高知県の事例を紹介したあとで東京都の話をすると気が滅入ってきますが、昨年末、「少子化社会における東京の子育て支援:『子育てに希望と連帯の持てるまち・東京』の実現を」という提言が行なわれています。東京都児童環境づくり推進協議会(会長/無藤隆・お茶の水女子大学教授)がまとめたもの。

子育て支援に関する「9つの提言」と「7つの視点」が打ち出されていますが、別にその内容が悪いと言っているわけではありません。要は基本的な視点の問題であり、その視点が特定の施策だけではなく関連の施策全体で貫徹されているかどうかということです。具体的には子どもの権利保障を第一義的に考えているか、その視点に照らして他の施策も検証していくつもりがあるかということなのですが、東京都の他の動向を見るとそんなことは期待できない。そういう姿勢で進められる少子化対策は、かえって親子を息苦しい立場に追いやっていくのではないかという懸念があります。
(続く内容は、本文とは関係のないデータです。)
Context: an optimization exercise on an open-source flow, tuned for small area and few clock cycles. The choices shown serve that exercise and are no tape-out recipe. At most, simulation tests tie the RTL to the original design; equivalence was not proved. The flow treats the clock pin as an ideal source, which a real chip does not have. No activity file was given, so power comes from the tool's default toggle rates.

Setup of build 74:
Design hid_key_report_to_ascii_typematic, start of the top module:
module hid_key_report_to_ascii_typematic #(
  parameter int unsigned KEY_SLOTS = 6
) (
  input  logic                      clk_i,
  input  logic                      rst_ni,
  input  logic                      cfg_we_i,
  input  logic [hkt_pkg::CFG_IDX_W-1:0] cfg_idx_i,
  input  logic [7:0]                cfg_data_i,
  input  logic                      in_valid_i,
  output logic                      in_ready_o,
  input  logic                      op_i,
  input  logic [7:0]                modifier_bits_i,
  input  logic [7:0]                key_slot_0_i,
  input  logic [7:0]                key_slot_1_i,
  input  logic [7:0]                key_slot_2_i,
  input  logic [7:0]                key_slot_3_i,
  input  logic [7:0]                key_slot_4_i,
  input  logic [7:0]                key_slot_5_i,
  output logic                      out_valid_o,
  input  logic                      out_ready_i,
  output logic [7:0]                out_char_o,
  output logic                      char_valid_o,
  output logic                      last_o,
  output logic                      caps_lock_led_o,
  output logic                      num_lock_led_o,
  output logic                      led_report_changed_o
);
  localparam int unsigned N = 6;
  logic            nl_q;
  logic [7:0]      first_q, next_q;
  logic [N-1:0][7:0] prev_q;
  logic            pvalid_q;
  logic            pshift_q, pctrl_q, caps_q, num_q;
  logic            hv_q;
  logic [2:0]      h_q;
  logic            hup_q, hctrl_q, hnl_q;
  logic [7:0]      rem_q;
  logic            scan_q, evr_q;
  logic [2:0]      p_q;
  logic            job_v_q, ofire_q, chg_q, onl_q;
  logic [N-1:0]    pend_q, oup_q;
  logic [1:0]      bidx_q;
  logic [N-1:0][7:0] slots;
  logic            shift, ctrl;
  logic [N-1:0]    row, col;
  logic [2:0]      s, h1;
  logic [7:0]      skey;
  logic            xl_any;
  logic            more, has_s, sseen, snew, sx, sc, sn, sup, ev_s, evr, chg_run;
  logic            hv0, present;
  logic            scan, step;
  logic            fire_c;
  logic            acc, acc_rep, acc_tick, acc_fire;
  ...
For scale: roughly 9300 µm² of cells after synthesis.
Settings: LEC_CHECK=0, CAP_MARGIN=20, CORE_MARGIN=2, CORE_UTILIZATION=40, SLEW_MARGIN=20, SYNTH_HIERARCHICAL=1; clock period 10.0 ns.
standard.sh (not shown) runs the stock make flow with config.mk's settings and CLKGATE_MAP_FILE= SYNTH_SCRIPT=/design/flow/synth_recipe.tcl, a recipe that flattens the netlist after the stock synthesis.
==> flow/flow/run.sh <==
#!/bin/bash
# The standard layout (the standard.sh, standard synthesis included), with these changes:
# the port buffers that global placement inserts are the smallest buffer cell instead of
# the default choice (every input and output port still gets its own buffer); clock tree
# synthesis uses clkbuf_8 buffers and adds no dummy loads; and after clock tree synthesis,
# cells on paths with slack are sized down (flow/post_cts.tcl).
# standard.sh's output goes to standard.log; each ORFS step keeps its own log under orfs/logs.
set -euo pipefail
export BUFFER_PORTS_ARGS="-buffer_cell sky130_fd_sc_hd__buf_1"
export CTS_ARGS="-sink_clustering_enable -repair_clock_nets -dont_use_dummy_load -buf_list sky130_fd_sc_hd__clkbuf_8"
export POST_CTS_TCL="$PWD/flow/post_cts.tcl"
bash standard.sh > standard.log 2>&1
==> flow/flow/post_cts.tcl <==
# Size down cells on paths with slack, then legalize the placement again.
estimate_parasitics -placement
repair_timing -recover_power 100 -verbose
detailed_placement
check_placement -verbose
report_design_area
Build 74 finished every stage and its layout cleared the timing, design-rule and antenna checks.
少なくとも提言の概要を見るかぎり、そこには「子どもの権利保障」という視点がほとんどない。そもそも「子どもの権利」に一言も言及されていないのです。提言6では「青少年の『居場所』・『活躍の場』づくり」が提唱されていますが、どうせトイレ掃除のボランティアとか、おとなががっちり枠組みを定め、そこからはみ出すことはけっして許さない「居場所」や「活躍の場」が念頭に置かれているのでしょう(更新日記「都条例改定の動きも憂う」も参照)。
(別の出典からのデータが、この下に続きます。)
Context: an optimization exercise on an open-source flow, tuned for small area, a short achievable clock period and few clock cycles. The choices shown serve that exercise and are no tape-out recipe.
Function was checked by simulation only, so behaviour that the tests miss may differ from the original.
No activity file was given, so power comes from the tool's default toggle rates.

==> flow/design.v (excerpt) <==
module transpose_pingpong #(
  parameter  int VALUE_WIDTH     = 17,
  parameter  int N               = 8,
  localparam int AXIS_DATA_WIDTH = 8 * ((VALUE_WIDTH - 1) / 8 + 1)
) (
  input  logic                       i_clk,
  input  logic                       i_aresetn,
  input  logic                       i_axis_TVALID,
  output logic                       o_axis_TREADY,
  input  logic [AXIS_DATA_WIDTH-1:0] i_axis_TDATA,
  input  logic                       i_axis_TLAST,
  output logic                       o_axis_TVALID,
  input  logic                       i_axis_TREADY,
  output logic [AXIS_DATA_WIDTH-1:0] o_axis_TDATA,
  output logic                       o_axis_TLAST,
  output logic                       o_tlast_err
);
Size in the first run: ~1500 cells after synthesis, ~1100 flip-flops, ~57 I/O pins, roughly 0.026 mm² of cells after synthesis.
==> flow/config.mk <==
export PLATFORM = sky130hd
export DESIGN_NAME = transpose_pingpong
export DESIGN_NICKNAME = transpose_pingpong
export VERILOG_FILES = /design/flow/design.v
export SDC_FILE = /design/flow/constraint.sdc
export NUM_CORES = 4
export LEC_CHECK = 0
export ABC_CLOCK_PERIOD_IN_PS = 2000
export CAP_MARGIN = 20
export CORE_MARGIN = 2
export CORE_UTILIZATION = 60
export CTS_BUF_LIST = sky130_fd_sc_hd__clkbuf_16 sky130_fd_sc_hd__clkbuf_8
export CTS_CLUSTER_DIAMETER = 70
export CTS_CLUSTER_SIZE = 34
export PLACE_DENSITY = 0.75
export SETUP_SLACK_MARGIN = 2.0
export SLEW_MARGIN = 20
==> flow/constraint.sdc <==
create_clock -name core_clock -period 4.0 [get_ports {i_clk}]
set_input_delay 0.8000 -clock core_clock [delete_from_list [all_inputs] [get_ports {i_clk}]]
set_output_delay 0.8000 -clock core_clock [all_outputs]
set_load 0.01 [all_outputs]
run.sh (not shown) runs the stock make flow with config.mk's settings and CLKGATE_MAP_FILE= SYNTH_SCRIPT=/design/flow/synth_recipe.tcl, a recipe that flattens the netlist after the stock synthesis.
Testbench counts at the start, summed over its fixed seeds: cycles 16,904.
Rerun with:
==> flow/flow/run.sh (new file) <==
#!/bin/bash
# The standard layout (standard.sh), with two changes to how it is made:
# the port buffers are plain buf_4 cells, and the resizer may change a cell's
# footprint while repairing (the platform otherwise restricts it to cells of
# the same footprint, which keeps slow delay cells on the ports).
set -euo pipefail
bash standard.sh MATCH_CELL_FOOTPRINT=0 "BUFFER_PORTS_ARGS=-buffer_cell sky130_fd_sc_hd__buf_4" finish > standard_flow.log 2>&1
==> flow/standard.sh (new file) <==
#!/bin/bash
# synth_recipe.tcl (not shown) runs the flow's synth.tcl, then flattens the netlist and writes it again
# the make line also repeats each setting of config.mk as NAME=value (left out here)
make -C /OpenROAD-flow-scripts/flow DESIGN_CONFIG=/design/flow/config.mk WORK_HOME=/design/flow/orfs CLKGATE_MAP_FILE= SYNTH_SCRIPT=/design/flow/synth_recipe.tcl "${@:-finish}"
removed: flow/run.sh
The new run ran to the end with no violations; synthesized area stays the same; synthesized cell count stays the same; power came out lower by 0.83%; sequential power stays flat; clock skew hardly moves; wire length goes down by 1.4%; maximum frequency grows by 2.0%; first-iteration DRC count goes down by 15%; worst setup slack gets better by 0.039 ns; die area does not change; non-clock buffer count decreases by 5.
Rerun with:
==> flow/flow/run.sh (replaced) <==
#!/bin/bash
# The standard layout (standard.sh), with two changes to how it is made:
# the port buffers are plain buf_2 cells, and the resizer may change a cell's
# footprint while repairing (the platform otherwise restricts it to cells of
# the same footprint, which keeps slow delay cells on the ports).
set -euo pipefail
bash standard.sh MATCH_CELL_FOOTPRINT=0 "BUFFER_PORTS_ARGS=-buffer_cell sky130_fd_sc_hd__buf_2" finish > standard_flow.log 2>&1
--- a/flow/config.mk
+++ b/flow/config.mk
@@ -9,9 +9,9 @@
 export CAP_MARGIN = 20
 export CORE_MARGIN = 2
-export CORE_UTILIZATION = 60
+export CORE_UTILIZATION = 66
 export CTS_BUF_LIST = sky130_fd_sc_hd__clkbuf_16 sky130_fd_sc_hd__clkbuf_8
 export CTS_CLUSTER_DIAMETER = 70
 export CTS_CLUSTER_SIZE = 34
-export PLACE_DENSITY = 0.75
+export PLACE_DENSITY = 0.8
 export SETUP_SLACK_MARGIN = 2.0
 export SLEW_MARGIN = 20
What happened:
- The changed run finished clean
- worst setup slack is better by 0.0091 ns
- sequential power stays flat
- worst hold slack is better by 0.16 ns
- count of clock-buffer cells in the layout does not change
- cell area is lower by 0.84%
Rerun with:
==> flow/flow/run.sh (replaced) <==
#!/bin/bash
# The standard layout (standard.sh), with two changes to how it is made:
# the port buffers are plain buf_4 cells, and the resizer may change a cell's
# footprint while repairing (the platform otherwise restricts it to cells of
# the same footprint, which keeps slow delay cells on the ports).
set -euo pipefail
bash standard.sh MATCH_CELL_FOOTPRINT=0 "BUFFER_PORTS_ARGS=-buffer_cell sky130_fd_sc_hd__buf_4" finish > standard_flow.log 2>&1
--- a/flow/config.mk
+++ b/flow/config.mk
@@ -9,9 +9,9 @@
 export CAP_MARGIN = 20
 export CORE_MARGIN = 2
-export CORE_UTILIZATION = 66
+export CORE_UTILIZATION = 60
 export CTS_BUF_LIST = sky130_fd_sc_hd__clkbuf_16 sky130_fd_sc_hd__clkbuf_8
 export CTS_CLUSTER_DIAMETER = 70
 export CTS_CLUSTER_SIZE = 34
-export PLACE_DENSITY = 0.8
-export SETUP_SLACK_MARGIN = 2.0
+export PLACE_DENSITY = 0.75
+export SETUP_SLACK_MARGIN = 1.9
 export SLEW_MARGIN = 20
Sequential power stays flat.
Synthesized area stays the same.
Synthesized cell count stays the same.
Wire length decreases by 8.2%.
Power decreases by 0.30%.
Rerun with:
--- a/flow/config.mk
+++ b/flow/config.mk
@@ -9,9 +9,9 @@
 export CAP_MARGIN = 20
 export CORE_MARGIN = 2
-export CORE_UTILIZATION = 60
+export CORE_UTILIZATION = 50
 export CTS_BUF_LIST = sky130_fd_sc_hd__clkbuf_16 sky130_fd_sc_hd__clkbuf_8
 export CTS_CLUSTER_DIAMETER = 70
 export CTS_CLUSTER_SIZE = 34
-export PLACE_DENSITY = 0.75
-export SETUP_SLACK_MARGIN = 1.9
+export PLACE_DENSITY = 0.7
+export SETUP_SLACK_MARGIN = 2.0
 export SLEW_MARGIN = 20
Effect: Hold slack is worse by 0.0035 ns. Setup slack gains 0.019 ns. Area after synthesis does not change. Sequential share of layout area is lower by 0.88 points. Total power increases by 1.5%. Design area went up by 1.1%. Cell count grows by 4.6%. Count of clock-buffer cells in the layout rises by 1. Non-clock buffer count does not change.
Rerun with:
==> flow/flow/run.sh (replaced) <==
#!/bin/bash
# The standard layout (standard.sh), with two changes to how it is made:
# the port buffers are plain buf_2 cells, and the resizer may change a cell's
# footprint while repairing (the platform otherwise restricts it to cells of
# the same footprint, which keeps slow delay cells on the ports).
set -euo pipefail
bash standard.sh MATCH_CELL_FOOTPRINT=0 "BUFFER_PORTS_ARGS=-buffer_cell sky130_fd_sc_hd__buf_2" finish > standard_flow.log 2>&1
--- a/flow/config.mk
+++ b/flow/config.mk
@@ -6,12 +6,13 @@
 export NUM_CORES = 4
 export LEC_CHECK = 0
+export ABC_AREA = 1
 export ABC_CLOCK_PERIOD_IN_PS = 2000
 export CAP_MARGIN = 20
 export CORE_MARGIN = 2
-export CORE_UTILIZATION = 50
+export CORE_UTILIZATION = 60
 export CTS_BUF_LIST = sky130_fd_sc_hd__clkbuf_16 sky130_fd_sc_hd__clkbuf_8
 export CTS_CLUSTER_DIAMETER = 70
 export CTS_CLUSTER_SIZE = 34
-export PLACE_DENSITY = 0.7
+export PLACE_DENSITY = 0.75
 export SETUP_SLACK_MARGIN = 2.0
 export SLEW_MARGIN = 20
Result: The new run went through all stages and came out clean. Fmax fell by 2.0%. Die area drops by 16%. Sequential cell count stays the same. Final cell count increases by about 6%.

separate check: timing with driven ports:
Ports are ideal in the flow. The routed layouts listed here were re-timed in OpenROAD.
Step 1: set_driving_cell puts a clkbuf_16 on i_clk and a buf_2 on each other input, an assumption about the parent block.
Step 2 moves the port delays by t, midway between the first and last clock arrival at a register: inputs arrive t later, outputs are due t later. That takes back most of the time a late clock gives input paths.
Three values: no drivers, after step 1, after step 2; two values: the first two.
| run | t (ns) | setup WS [ns] | clock arrival spread, ns |
|---|---|---|---|
| the first run | 0.637 | 2.014 / 1.961 / 1.414 | 0.027 / 0.027 |
| the second run | 0.645 | 2.053 / 1.998 / 1.665 | 0.027 / 0.027 |
| the third run | 0.625 | 2.062 / 2.006 / 1.673 | 0.021 / 0.021 |
| the fourth run | 0.643 | 2.035 / 1.990 / 1.625 | 0.023 / 0.023 |
| the fifth run | 0.633 | 2.054 / 1.996 / 1.642 | 0.042 / 0.042 |
| the sixth run | 0.636 | 2.014 / 1.956 / 1.696 | 0.034 / 0.034 |
After both steps every run listed still meets setup and hold. For the first run, which loses most, drivers alone change the setup slack by -0.053 ns; drivers and shift together by -0.600 ns.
提言が少子化対策以上のものではないことをわざわざ標題で明確にしているのも、いまどき珍しいですね。いつも思うんですが、「少子化対策」という言葉には子どもや親(とくに母親)を国家の部品としてとらえる下品さがつきまといます。子どもや親に対する支援は、少子化だろうが多産化だろうが必要なもの。子どもが増えたらいいなあと思う気持ちは否定しませんが、せめてそのことを露骨に表に出さないだけの品性とか矜持は持ち得ないものなのでしょうか。まあ石原都政に品性や矜持を期待すること自体、ないものねだりというものかもしれませんが。

その下品さを国レベルで臆面もなく明らかにしてしまったのが少子化対策基本法。その大仰な前文には、市民よりも国家が大事なのだという発想がぷんぷんしています。だいたい、「子どもに関わるあらゆる子どもの最善の利益の原則(子どもの権利条約第3条1項「子どもにかかわるすべての活動において、……子どもの最善の利益が第一次的に考慮される」)は関連の法律で明文化しようともしないくせに、「社会、経済、教育、文化その他あらゆる分野における施策は、少子化の状況に配慮して、講ぜられなければならない」(第2条4項)と規定してしまうんですからね。子どもに対して責任を負っているおとなとしては、やっぱり恥ずかしいんじゃないでしょうか。